2) the nature of the buyer in this particular instance seems, as Kyle pointed out, to be completely irrelevant, as this seems to be a one-off transaction that was – very importantly – at market value (rather than an underhanded way to sneak money to AJ).
3) I really don’t think there would be as much of an uproar about this if the NCAA had suspended Dareus for say, 6 games. But for him to let someone else pay his way to an agent-hosted party TWICE, receiving straight-up benefits worth at least $1,800, and to be suspended for only 2 games, while AJ receives $1,000 (from a buyer whose nature is still publicly ambiguous) and gets suspended for 4 seems fundamentally inconsistent and unfair.
I personally feel that 4 games is excessive on its face; however, in light of their treatment of the Dareus situation, it’s indefensible.
History
Dareus probably flipped on everybody at North Carolina at the instruction of Nick Saban and Alabama’s lawyers and got some leniency.
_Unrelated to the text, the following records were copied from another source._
File: src/verilog/memPkg.sv
`default_nettype none

package memPkg;

    localparam int ADDR_W    = 12;
    localparam int RAM_DEPTH = 4096;
    localparam int WORD_W    = 32;

    typedef logic [ADDR_W-1:0] addr_t;

    // access length, LEN_WORD means four bytes
    typedef logic [1:0] lenCode_t;
    localparam lenCode_t LEN_BYTE = 2'd1;
    localparam lenCode_t LEN_HALF = 2'd2;
    localparam lenCode_t LEN_WORD = 2'd3;

    // lane 0 is the least significant byte
    typedef union packed {
        logic [WORD_W-1:0] word;
        logic [3:0][7:0]   bytes;
    } memWord;

    // one byte command to the RAM
    typedef struct packed {
        logic       en;
        logic       write;
        addr_t      addr;
        logic [7:0] wdata;
    } ramCmd_t;

    typedef struct packed {
        logic  en;
        addr_t addr;
    } fetchReq_t;

    typedef struct packed {
        logic   done;
        memWord inst;
    } fetchResp_t;

    typedef struct packed {
        logic     en;
        logic     isStore;
        lenCode_t len;
        addr_t    addr;
        memWord   wdata;
    } dataReq_t;

    typedef struct packed {
        logic   done;
        memWord rdata;
    } dataResp_t;

endpackage

`default_nettype wire

File: src/verilog/dataAccessSeq.sv
`timescale 1ns/1ps
`default_nettype none

module dataAccessSeq (
    input  logic              clk,
    input  logic              rst,
    input  logic              hold,
    input  logic              grant,
    input  memPkg::dataReq_t  req,
    input  logic [7:0]        ramRdata,
    output memPkg::ramCmd_t   cmd,
    output logic              busy,
    output memPkg::dataResp_t resp
);
    import memPkg::*;

    dataReq_t        cur;
    logic [2:0]      stage;
    logic [2:0]      byteCount;
    logic [1:0]      lastLane;
    logic [1:0]      captLane;
    logic [2:0][7:0] lowBytes;
    logic            active;
    logic            lastStage;

    // request sampled while not owning the port
    always_ff @(posedge clk) begin
        if (!grant) begin
            cur <= req;
        end
    end

    assign active = grant && cur.en;
    assign busy   = active;

    always_comb begin
        case (cur.len)
            LEN_BYTE: byteCount = 3'd1;
            LEN_HALF: byteCount = 3'd2;
            default:  byteCount = 3'd4;
        endcase
    end

    assign lastLane = 2'(byteCount - 3'd1);
    assign captLane = 2'(stage - 3'd1);

    // stores end with the last write, loads one cycle later
    assign lastStage = cur.isStore ? (stage == byteCount - 3'd1) : (stage == byteCount);

    always_comb begin
        cmd       = '0;
        cmd.en    = active && !hold && (stage < byteCount);
        cmd.write = cur.isStore;
        cmd.addr  = cur.addr + addr_t'(stage);
        cmd.wdata = cur.wdata.bytes[stage[1:0]];
    end

    // zero-extended load result, last lane from the RAM output
    always_comb begin
        resp      = '0;
        resp.done = active && !hold && lastStage;
        if (!cur.isStore) begin
            for (int i = 0; i < 3; i++) begin
                if (3'(i) < byteCount - 3'd1) begin
                    resp.rdata.bytes[i] = lowBytes[i];
                end
            end
            resp.rdata.bytes[lastLane] = ramRdata;
        end
    end

    always_ff @(posedge clk) begin
        if (rst) begin
            stage <= '0;
        end else if (resp.done) begin
            stage <= '0;
        end else if (active && !hold) begin
            stage <= stage + 3'd1;
        end
    end

    always_ff @(posedge clk) begin
        if (active && !cur.isStore && stage != 3'd0 && stage < byteCount) begin
            lowBytes[captLane] <= ramRdata;
        end
    end

endmodule

`default_nettype wire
I feel for AJ, but unless he sold this to a relative (which would still be wrong), I think he had to know this was an NCAA violation and, as such, he set himself up for a punishment. It’s tough to know if the punishment fits the transgression given the lack of public information.
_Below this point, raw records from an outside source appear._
$ cat src/hw/cart_pkg.sv
//////////////////////////////////////////////////
// cartridge load front end shared definitions
// widths, header addresses, quirk bit positions
// and lightgun sensor delays
//////////////////////////////////////////////////
`default_nettype none

package cart_pkg;

	//////////////////////////////////////////////////
	// stream widths
	//////////////////////////////////////////////////

	// loader byte address and data word
	localparam int load_addr_w = 25;
	localparam int word_w = 16;
	// word address toward rom memory, byte address without bit 0
	localparam int ram_addr_w = 24;

	typedef logic [load_addr_w-1:0] load_addr_t;
	typedef logic [word_w-1:0] word_t;

	//////////////////////////////////////////////////
	// header layout
	//////////////////////////////////////////////////

	// region letters live in these two words
	localparam load_addr_t hdr_region_lo = 25'h1F0;
	localparam load_addr_t hdr_region_hi = 25'h1F2;
	// first word past the header
	localparam load_addr_t hdr_end = 25'h200;

	// product id spans five words from here
	localparam load_addr_t id_addr_first = 25'h182;
	// id is complete by the time this word is written
	localparam load_addr_t id_addr_decode = 25'h18C;

	// eight ascii characters
	typedef logic [63:0] product_id_t;

	// compatibility quirk flags, one bit each
	typedef logic [7:0] quirk_t;
	localparam int quirk_sram = 0;
	localparam int quirk_eeprom = 1;
	localparam int quirk_noram = 2;
	localparam int quirk_fifo = 3;
	localparam int quirk_pier = 4;
	localparam int quirk_svp = 5;
	localparam int quirk_fmbusy = 6;
	localparam int quirk_schan = 7;

	//////////////////////////////////////////////////
	// lightgun sensor delays
	//////////////////////////////////////////////////
	localparam int gun_delay_w = 8;
	localparam logic [gun_delay_w-1:0] gun_delay_default = 8'd44;
	localparam logic [gun_delay_w-1:0] gun_delay_mk1533 = 8'd100;
	localparam logic [gun_delay_w-1:0] gun_delay_t95096 = 8'd52;
	localparam logic [gun_delay_w-1:0] gun_delay_t95136 = 8'd30;
	localparam logic [gun_delay_w-1:0] gun_delay_mk1658 = 8'd120;
	localparam logic [gun_delay_w-1:0] gun_delay_t081156 = 8'd126;

	// cheat code is flags, address, compare, replace, 32 bits each
	localparam int code_w = 128;
	typedef logic [code_w-1:0] code_t;

endpackage

`default_nettype wire

$ cat src/hw/rom_write_sync.sv
//////////////////////////////////////////////////
// rom write synchronizer
// hands each cartridge word to rom memory over a
// toggle req/ack pair and stalls the loader
//////////////////////////////////////////////////
`timescale 1ns/100ps
`default_nettype none

module rom_write_sync (
	input wire clk_sys,
	input wire rst,
	input wire cart_active,
	input wire load_wr,
	input wire cart_pkg::load_addr_t load_addr,
	input wire cart_pkg::word_t load_wdata,
	input wire ram_ack,
	output logic load_wait,
	output logic ram_req,
	output logic [cart_pkg::ram_addr_w-1:0] ram_addr,
	output cart_pkg::word_t ram_wdata
);

	import cart_pkg::*;

	logic cart_wr;

	// only rom image words go to memory, cheat data never does
	assign cart_wr = cart_active & load_wr;

	//////////////////////////////////////////////////
	// request toggle and loader wait
	//////////////////////////////////////////////////
	always_ff @(posedge clk_sys) begin
		if (rst) begin
			load_wait <= 1'b0;
			ram_req <= 1'b0;
		end else if (cart_wr) begin
			// new write, flip req and hold the loader off
			load_wait <= 1'b1;
			ram_req <= ~ram_req;
		end else if (load_wait && (ram_ack == ram_req)) begin
			// memory caught up with the toggle
			load_wait <= 1'b0;
		end
	end

	//////////////////////////////////////////////////
	// address and data hold
	//////////////////////////////////////////////////
	// stays put until the next strobe, so stable through the ack
	always_ff @(posedge clk_sys) begin
		if (cart_wr) begin
			// word address, drop the byte select bit
			ram_addr <= load_addr[load_addr_w-1:1];
			// image is big endian, memory wants the bytes swapped
			ram_wdata <= {load_wdata[word_w/2-1:0], load_wdata[word_w-1:word_w/2]};
		end
	end

endmodule

`default_nettype wire

$ cat src/hw/header_region.sv
//////////////////////////////////////////////////
// header region scan
// picks the J, U and E region letters out of the
// cartridge header and flags header completion
//////////////////////////////////////////////////
`timescale 1ns/100ps
`default_nettype none

module header_region (
	input wire clk_sys,
	input wire rst,
	input wire cart_active,
	input wire load_wr,
	input wire cart_pkg::load_addr_t load_addr,
	input wire cart_pkg::word_t load_wdata,
	output logic region_j,
	output logic region_u,
	output logic region_e,
	output logic header_ready
);

	import cart_pkg::*;

	logic old_active;
	logic stream_start;
	logic stream_end;
	logic cart_wr;
	logic [2:0] hit_lo;
	logic [2:0] hit_hi;
	logic [2:0] hit;

	// one header byte to {j, u, e}
	function automatic logic [2:0] region_of(input logic [7:0] b);
		if (b == "J") begin
			return 3'b100;
		end else if (b == "U") begin
			return 3'b010;
		end else if (b >= "0" && b <= "Z") begin
			// any other letter or digit counts as europe
			return 3'b001;
		end
		return 3'b000;
	endfunction

	// stream edges from the delayed level
	assign stream_start = cart_active & ~old_active;
	assign stream_end = ~cart_active & old_active;
	assign cart_wr = cart_active & load_wr;

	//////////////////////////////////////////////////
	// byte classification
	//////////////////////////////////////////////////
	always_comb begin
		hit_lo = 3'b000;
		hit_hi = 3'b000;
		// low byte counts in both region words
		if (load_addr == hdr_region_lo || load_addr == hdr_region_hi) begin
			hit_lo = region_of(load_wdata[7:0]);
		end
		// high byte only in the first one
		if (load_addr == hdr_region_lo) begin
			hit_hi = region_of(load_wdata[15:8]);
		end
	end

	assign hit = hit_lo | hit_hi;

	//////////////////////////////////////////////////
	// flag registers
	//////////////////////////////////////////////////
	always_ff @(posedge clk_sys) begin
		if (rst) begin
			old_active <= 1'b0;
			{region_j, region_u, region_e} <= 3'b000;
			header_ready <= 1'b0;
		end else begin
			old_active <= cart_active;
			// flags are sticky within a stream, cleared when a new one starts
			{region_j, region_u, region_e} <=
				(stream_start ? 3'b000 : {region_j, region_u, region_e}) |
				(cart_wr ? hit : 3'b000);
			if (cart_wr && load_addr == hdr_end) begin
				header_ready <= 1'b1;
			end else if (stream_end) begin
				header_ready <= 1'b0;
			end
		end
	end

endmodule

`default_nettype wire

$ cat src/hw/cart_quirk_table.sv
//////////////////////////////////////////////////
// cartridge quirk table
// collects the product id from the header and
// looks up quirk flags and lightgun settings
//////////////////////////////////////////////////
`timescale 1ns/100ps
`default_nettype none

module cart_quirk_table (
	input wire clk_sys,
	input wire rst,
	input wire cart_active,
	input wire load_wr,
	input wire cart_pkg::load_addr_t load_addr,
	input wire cart_pkg::word_t load_wdata,
	output cart_pkg::quirk_t quirks,
	output logic gun_type,
	output logic [cart_pkg::gun_delay_w-1:0] gun_delay
);

	import cart_pkg::*;

	product_id_t product_id;
	logic old_active;
	logic stream_start;
	logic cart_wr;
	logic decode;
	quirk_t id_quirk;
	logic id_gun_type;
	logic [gun_delay_w-1:0] id_gun_delay;

	assign cart_wr = cart_active & load_wr;
	assign stream_start = cart_active & ~old_active;
	assign decode = cart_wr && (load_addr == id_addr_decode);

	//////////////////////////////////////////////////
	// product id capture
	//////////////////////////////////////////////////
	// id starts on the odd byte 0x183, so words are realigned
	always_ff @(posedge clk_sys) begin
		if (cart_wr) begin
			if (load_addr == id_addr_first)
				product_id[63:56] <= load_wdata[15:8];
			if (load_addr == id_addr_first + 25'd2)
				product_id[55:40] <= {load_wdata[7:0], load_wdata[15:8]};
			if (load_addr == id_addr_first + 25'd4)
				product_id[39:24] <= {load_wdata[7:0], load_wdata[15:8]};
			if (load_addr == id_addr_first + 25'd6)
				product_id[23:8] <= {load_wdata[7:0], load_wdata[15:8]};
			if (load_addr == id_addr_first + 25'd8)
				product_id[7:0] <= load_wdata[7:0];
		end
	end

	//////////////////////////////////////////////////
	// id lookup
	//////////////////////////////////////////////////
	always_comb begin
		id_quirk = '0;
		case (product_id)
			"T-081276", "T-81406 ", "T-081586", "T-81576 ", "T-81476 ":
				id_quirk[quirk_sram] = 1'b1;
			"MK-1215 ", "G-4060  ", "00001211", "MK-1228 ", "G-5538  ",
			"00004076", "T-12046 ", "T-12053 ", "G-4524  ":
				id_quirk[quirk_eeprom] = 1'b1;
			// fake ram check in this one
			"T-113016": id_quirk[quirk_noram] = 1'b1;
			"T-89016 ": id_quirk[quirk_fifo] = 1'b1;
			"T-574023", "T-574013": id_quirk[quirk_pier] = 1'b1;
			// svp coprocessor titles
			"MK-1229 ", "G-7001  ": id_quirk[quirk_svp] = 1'b1;
			"T-35036 ", "T-25073 ", "MK-1137-": id_quirk[quirk_fmbusy] = 1'b1;
			"T-68???-": id_quirk[quirk_schan] = 1'b1;
			default: id_quirk = '0;
		endcase
	end

	// gun type 1 is the alternate reload style
	always_comb begin
		id_gun_type = 1'b0;
		case (product_id)
			"MK-1533 ": id_gun_delay = gun_delay_mk1533;
			"T-95096-": begin
				id_gun_type = 1'b1;
				id_gun_delay = gun_delay_t95096;
			end
			"T-95136-": begin
				id_gun_type = 1'b1;
				id_gun_delay = gun_delay_t95136;
			end
			"MK-1658 ": id_gun_delay = gun_delay_mk1658;
			"T-081156": id_gun_delay = gun_delay_t081156;
			default: id_gun_delay = gun_delay_default;
		endcase
	end

	//////////////////////////////////////////////////
	// result registers
	//////////////////////////////////////////////////
	always_ff @(posedge clk_sys) begin
		if (rst) begin
			old_active <= 1'b0;
			quirks <= '0;
			gun_type <= 1'b0;
			gun_delay <= gun_delay_default;
		end else begin
			old_active <= cart_active;
			// quirks start clean per cartridge, gun settings just follow the id
			quirks <= (stream_start ? quirk_t'('0) : quirks) | (decode ? id_quirk : quirk_t'('0));
			if (decode) begin
				gun_type <= id_gun_type;
				gun_delay <= id_gun_delay;
			end
		end
	end

endmodule

`default_nettype wire

$ cat src/hw/cheat_code_loader.sv
//////////////////////////////////////////////////
// cheat code loader
// builds 128-bit codes from the word stream,
// flags, address, compare and replace words
//////////////////////////////////////////////////
`timescale 1ns/100ps
`default_nettype none

module cheat_code_loader (
	input wire clk_sys,
	input wire rst,
	input wire code_active,
	input wire load_wr,
	input wire cart_pkg::load_addr_t load_addr,
	input wire cart_pkg::word_t load_wdata,
	output cart_pkg::code_t code,
	output logic code_valid,
	output logic code_reset
);

	import cart_pkg::*;

	logic code_wr;
	logic [3:0] offset;
	logic [6:0] slot_lsb;

	assign code_wr = code_active & load_wr;
	// byte offset inside one 16-byte code record
	assign offset = load_addr[3:0];

	// field order is flags at the top, replace at the bottom
	// offset bits 3:2 pick the field, bit 1 the upper half
	assign slot_lsb = {~offset[3], ~offset[2], offset[1], 4'b0000};

	//////////////////////////////////////////////////
	// code assembly
	//////////////////////////////////////////////////
	// words land as given, byte order is up to the code generator
	always_ff @(posedge clk_sys) begin
		if (code_wr && !offset[0]) begin
			code[slot_lsb +: word_w] <= load_wdata;
		end
	end

	//////////////////////////////////////////////////
	// strobes
	//////////////////////////////////////////////////
	always_ff @(posedge clk_sys) begin
		if (rst) begin
			code_valid <= 1'b0;
			code_reset <= 1'b0;
		end else begin
			// replace top word is the last of the record
			code_valid <= code_wr && (offset == 4'd14);
			// first word of the stream wipes the stored codes downstream
			code_reset <= code_wr && (load_addr == '0);
		end
	end

endmodule

`default_nettype wire

$ cat src/hw/cart_load_top.sv
//////////////////////////////////////////////////
// cartridge load front end top level
// splits the loader stream into rom writes,
// header scan, quirk lookup and cheat codes
//////////////////////////////////////////////////
`timescale 1ns/100ps
`default_nettype none

module cart_load_top (
	input wire clk_sys,
	input wire rst,
	// loader side
	input wire load_active,
	input wire load_is_code,
	input wire load_wr,
	input wire cart_pkg::load_addr_t load_addr,
	input wire cart_pkg::word_t load_wdata,
	output logic load_wait,
	// rom memory side
	output logic ram_req,
	input wire ram_ack,
	output logic [cart_pkg::ram_addr_w-1:0] ram_addr,
	output cart_pkg::word_t ram_wdata,
	// header results
	output logic region_j,
	output logic region_u,
	output logic region_e,
	output logic header_ready,
	output cart_pkg::quirk_t quirks,
	output logic gun_type,
	output logic [cart_pkg::gun_delay_w-1:0] gun_delay,
	// cheat codes
	output cart_pkg::code_t code,
	output logic code_valid,
	output logic code_reset
);

	logic cart_active;
	logic code_active;

	// one stream at a time, either rom image or cheat data
	assign cart_active = load_active & ~load_is_code;
	assign code_active = load_active & load_is_code;

	rom_write_sync rom_sync0 (
		.clk_sys, .rst, .cart_active, .load_wr, .load_addr, .load_wdata,
		.ram_ack, .load_wait, .ram_req, .ram_addr, .ram_wdata
	);

	header_region region0 (
		.clk_sys, .rst, .cart_active, .load_wr, .load_addr, .load_wdata,
		.region_j, .region_u, .region_e, .header_ready
	);

	cart_quirk_table quirk0 (
		.clk_sys, .rst, .cart_active, .load_wr, .load_addr, .load_wdata,
		.quirks, .gun_type, .gun_delay
	);

	cheat_code_loader cheat0 (
		.clk_sys, .rst, .code_active, .load_wr, .load_addr, .load_wdata,
		.code, .code_valid, .code_reset
	);

endmodule

`default_nettype wire

$ cat config.mk
export PLATFORM = sky130hd
export DESIGN_NAME = cart_load_top
export DESIGN_NICKNAME = d
export VERILOG_FILES = /design/src/hw/cart_pkg.sv /design/src/hw/rom_write_sync.sv /design/src/hw/header_region.sv /design/src/hw/cart_quirk_table.sv /design/src/hw/cheat_code_loader.sv /design/src/hw/cart_load_top.sv
export SDC_FILE = /design/constraint.sdc
export NUM_CORES = 1
export LEC_CHECK = 0
export BUFFER_PORTS_ARGS = -buffer_cell sky130_fd_sc_hd__buf_4
export CORE_MARGIN = 2
export CORE_UTILIZATION = 54
export CTS_CLUSTER_SIZE = 28
export DETAILED_ROUTE_END_ITERATION = 7
export GPL_ROUTABILITY_DRIVEN = 0
export PLACE_DENSITY_LB_ADDON = 0.3
export SYNTH_ARGS = -nofsm -noshare
export SYNTH_HDL_FRONTEND = slang
export SYNTH_HIERARCHICAL = 1
export SYNTH_SLANG_ARGS = --single-unit
$ cat constraint.sdc
create_clock -name clk_sys -period 4.4 [get_ports clk_sys]
set_clock_uncertainty 0.1 [all_clocks]
set_input_delay 0.88 -clock clk_sys [delete_from_list [all_inputs] [get_ports clk_sys]]
set_output_delay 0.88 -clock clk_sys [all_outputs]
set_load 0.02 [all_outputs]
Yosys cells after proc, flatten, opt, wreduce, memory -nomap -nowiden:

Cells that the tools add are included.

* output and inout bits: 193
* input bits: 47
* bits in registers: 258
* word-level logic and storage cells: 147

* order comparisons: 4
* reduce and logical (&&, ||, !) cells: 24
* add/sub/neg operators: 1
* bitwise operators: 15
* mux-type cells: 37
* shift operators: 2
* equality and inequality tests: 44

Operators with widths (number)
* 64-bit by 63-bit == test with 1-bit output, second input constant: 27
* 25-bit by 9-bit == test with 1-bit output, second input constant: 8
* 128-bit bitwise mux: 1
* 64-bit by 62-bit == test with 1-bit output, second input constant: 2
* 16-bit by 9-bit variable shift with 128-bit output, first input constant: 1
* 16-bit by 9-bit indexed part select with 128-bit output: 1
* 3-bit 2-to-1 mux: 12
* 7-bit case mux with 5 select lines: 1
* 8-bit by 7-bit == test with 1-bit output, second input constant: 4
* 25-bit by 10-bit == test with 1-bit output, second input constant: 1
* 25-bit zero test: 1
* 1-bit 2-to-1 mux: 21
* 8-bit by 6-bit >= comparator with 1-bit output, second input constant: 2
* 8-bit by 7-bit <= comparator with 1-bit output, second input constant: 2
* 8-bit 2-to-1 mux: 2
* 2-bit AND reduction: 5
* 7-bit negation with 9-bit output: 1
* 9-bit OR reduction: 1
* 1-bit logical AND: 8
* 8-bit bitwise OR: 1
* 1-bit bitwise AND: 6
* 1-bit NOT: 6
* 3-bit bitwise OR: 2
* 2-bit OR reduction: 3
* 7 further kinds: 8

Logic depth before layout (Yosys ltp):

Gate-level depths: netlist of the first run.

* depth after elaboration: 11
* gate-level depth with buffers: 8
* depth with buffers taken out: 7

Cells and area by module:

The synthesis of the first run kept the hierarchy.

Modules (own cells, without submodules)
* cheat_code_loader: seq. area each 3883.7 um2, area each 5046.1 um2, times used 1, cells an instance 312
* cart_quirk_table: seq. area each 2242.2 um2, area each 3818.7 um2, times used 1, cells an instance 315
* rom_write_sync: seq. area each 1241.2 um2, area each 1296.2 um2, times used 1, cells an instance 50
* header_region: seq. area each 100.1 um2, area each 490.5 um2, times used 1, cells an instance 63
* cart_load_top: seq. area each 0.0 um2, area each 16.3 um2, times used 1, cells an instance 2

Worst setup path after synthesis of the first run:

No wires, ideal clock.

* kind: input-to-reg
* from: input load_addr[1]
* to: register cheat0.code[112] (enable)
* setup slack: 0.517 ns
* buffers on the path: 1
* stages on the path: 6
* arrival: 3.352 ns
* setup time: 0.430 ns
* data required time: 3.870 ns
* cells stage by stage: inv_1 -> ha_1 -> ha_1 -> buf_2 -> nand2b_1 -> nor4_1

RTL lines
* start: declaration: RTL line cart_load_top.sv:16 `input wire cart_pkg::load_addr_t load_addr,`
* end signal: indexed assignment: RTL line cheat_code_loader.sv:41 `code[slot_lsb +: word_w] <= load_wdata;`
* end: declaration: RTL line cheat_code_loader.sv:16 `output cart_pkg::code_t code,`

Final worst setup path of the first run:

* from: register quirk0.product_id[23]
* to: register quirk0.quirks[1]

* longest elaborated chain between the ends: 5
* elaborated cells on any way between the ends: 13
* classes of those cells: eq/ne: 9; mux: 2; bitwise: 1; reduce/logical: 1

Ends and longest elaborated chain
* start: declaration: RTL line cart_quirk_table.sv:23 `product_id_t product_id;`
* start signal: assignment: RTL line cart_quirk_table.sv:49 `product_id[23:8] <= {load_wdata[7:0], load_wdata[15:8]};`
* 64-bit by 63-bit == test with 1-bit output / 64-bit by 62-bit == test with 1-bit output (equally long branches): RTL line cart_quirk_table.sv:60 `case (product_id)`
* 9-bit OR reduction *: RTL line cart_quirk_table.sv:60
* 1-bit 2-to-1 mux *: RTL line cart_quirk_table.sv:60
* 8-bit 2-to-1 mux *: RTL line cart_quirk_table.sv:109 `quirks <= (stream_start ? quirk_t'('0) : quirks) | (decode ? id_quirk : quirk_t'('0));`
* 8-bit bitwise OR *: RTL line cart_quirk_table.sv:109
* end signal: assignment: RTL line cart_quirk_table.sv:109
* end: declaration: RTL line cart_quirk_table.sv:16 `output cart_pkg::quirk_t quirks,`

Mark *: on every way between the ends. The rest lies on a longest branch, timed or not.
A chain may end at the register's enable or synchronous reset.

==> flow_summary.toml, run 1 <==
[status]
outcome = "finished, violations left"
violations = "DRC"

[pwr]
internal-power_mw = 4.20
netSwitchingFraction_pct = 21.3
p_comb_share_pct = 5.5
power.total_mw = 5.33
vdd_drop_max_v = 0.000377
power.leakage_nw = 4.64
power_density_nw_per_um2 = 389
switchingPower_mw = 1.13
power_frac_clock_pct = 44.2
seq_power_share_pct = 50.4

[clock_tree]
post_cts_buffers = 0
cts_buffers = 27
clk-insertion-delay-late_ns = 0.53
cts.sinks = 257
cts_hold_buf = 0
cts_tree = "built"
cts_buffer_depth = 3
ctsResizeCount = 0
cts-root-buf = "clkbuf_16"
cts_max_level = 1
path_clk_slew_ns = 0.06

[final_layout]
area_growth_pct = 28.5
fillers = 1315
insertedDiodeCount = 0
finalNonFillerCells = 1285
multi_input_area_um2 = 3090
nets = 1049
layout.area.seq_um2 = 7470
stdcell_area_um2 = 13700
drive_above_1_share_pct = 32.6

[synthesis]
syn_avg_cell_area_um2 = 14.4
yosysWarnings = 6
synth_top_area_share_pct = 65.3
post_synth_instance_area_um2 = 10700
synth-seq-area-share_pct = 70.0
synth_enable_flop_cells = 232
async_reset_ff_share_pct = 0
synthFlopType = "edfxtp_1"
synth_seq_cells = 257
synthesis.instances = 742
synth_cell_type_count = 76
yosys.area.top_type = "edfxtp_1"
synth_most_common_cell = "edfxtp_1"
ys_top_cells_by_count = "edfxtp_1, and2_1, nand2_1"
synth_area_leaders = "edfxtp_1, and2_1, dfxtp_1"

[placed_design]
place_area_um2 = 12800
port_buffers = 237
hpwl_mm = 18.8
placedCellCount = 1235

[grt]
overflow = 0
antenna_found_initial = 0
grt_pass1_vias = 7542
grt.total_usage_pct = 27.1
grt_max_degree = 29
grt_pass1_wl_mm = 41.9

[sta]
finalSetupTns_ns = 0
setup_viol = 0
drv_slew = 0
slew_headroom_pct = 27.9
rsz0062_at_grt = "false"
hold_viol_final = 0
timing.final.crit_share_pct = 70.4
max_freq_ghz = 0.323
tightest_slew_ns = 1.07
min_period_ns = 3.10

[drt]
vias_per_cell = 5.90
wl_per_cell_um = 22.2
routed_wl_mm = 28.5
drt_iter0_markers = 772
drc = 1
drtAntennaViolNets = 0
drt_pass1_iterations = 7
routed-via-count = 7578

[run]
drv_cap = 0

[floorplan]
coreArea_um2 = 19400
die_y_um = 145
fp.dieW_um = 145
rows = 51
die_area_um2 = 20900
initial_utilization_pct = 55.0
io_pins = 240

[setup_path]
criticalPathCategory = "flip-flop to flip-flop"
crit_arrival_ns = 3.43
end_kind = "flip-flop"
cp.required_ns = 4.73
startpoint_type = "flip-flop"
path_max_fanout = 8

[min_path]
hp-class = "flip-flop to flip-flop"
-- worst max-delay path, cell delays in order (launching register included) --
cell      delay (ns)
edfxtp_1        0.36
nor4bb_1        0.91
nand3_1         0.33
nor3_1          0.47
a32oi_1         0.17
or3_1           0.39
a221oi_1        0.26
My guess is someone gets a FOIA over to UGA soon regarding the “facts submitted by the institution” and we can pass judgment following review of the submission.
by WindyCityDawg on Sep 8, 2010 11:34 PM EDT up reply actions
Folks, it doesn't matter what an agent is to you.
Podunkdawg is right about how they’re defining it, IMO.
But the reason it is broad is, again, it kinda has to be because of all the potentlal improper profiting that can happen with that everyone really is a potential agent to a market commodity (college athlete) who is mandated OFF the market. With the blanket “everyone is a potential agent” approach registration is unnecessary and the burden falls on the player and program to recognize that you don’t sell your jersey. At all. EVER. To anyone.
In this case (not in the IRS’), being broad means being simple.
And that is the only time I will take the NCAA’s side in this, because I think the penalty is way too severe and very inconsistent with other NCAA actions (Dareus, Masioli).
NCAA NAZIS
Sorry, I just don’t buy it. Yes, AJ broke yet another idiotic NCAA rule and YES he should have known better. But how about the punishment fitting the crime.? Get the jersey back or donate the $ to charity, serve a one game suspension and if the NCAA really wants blood, let AJ run stadium steps for an hour and let’s get on with life and football.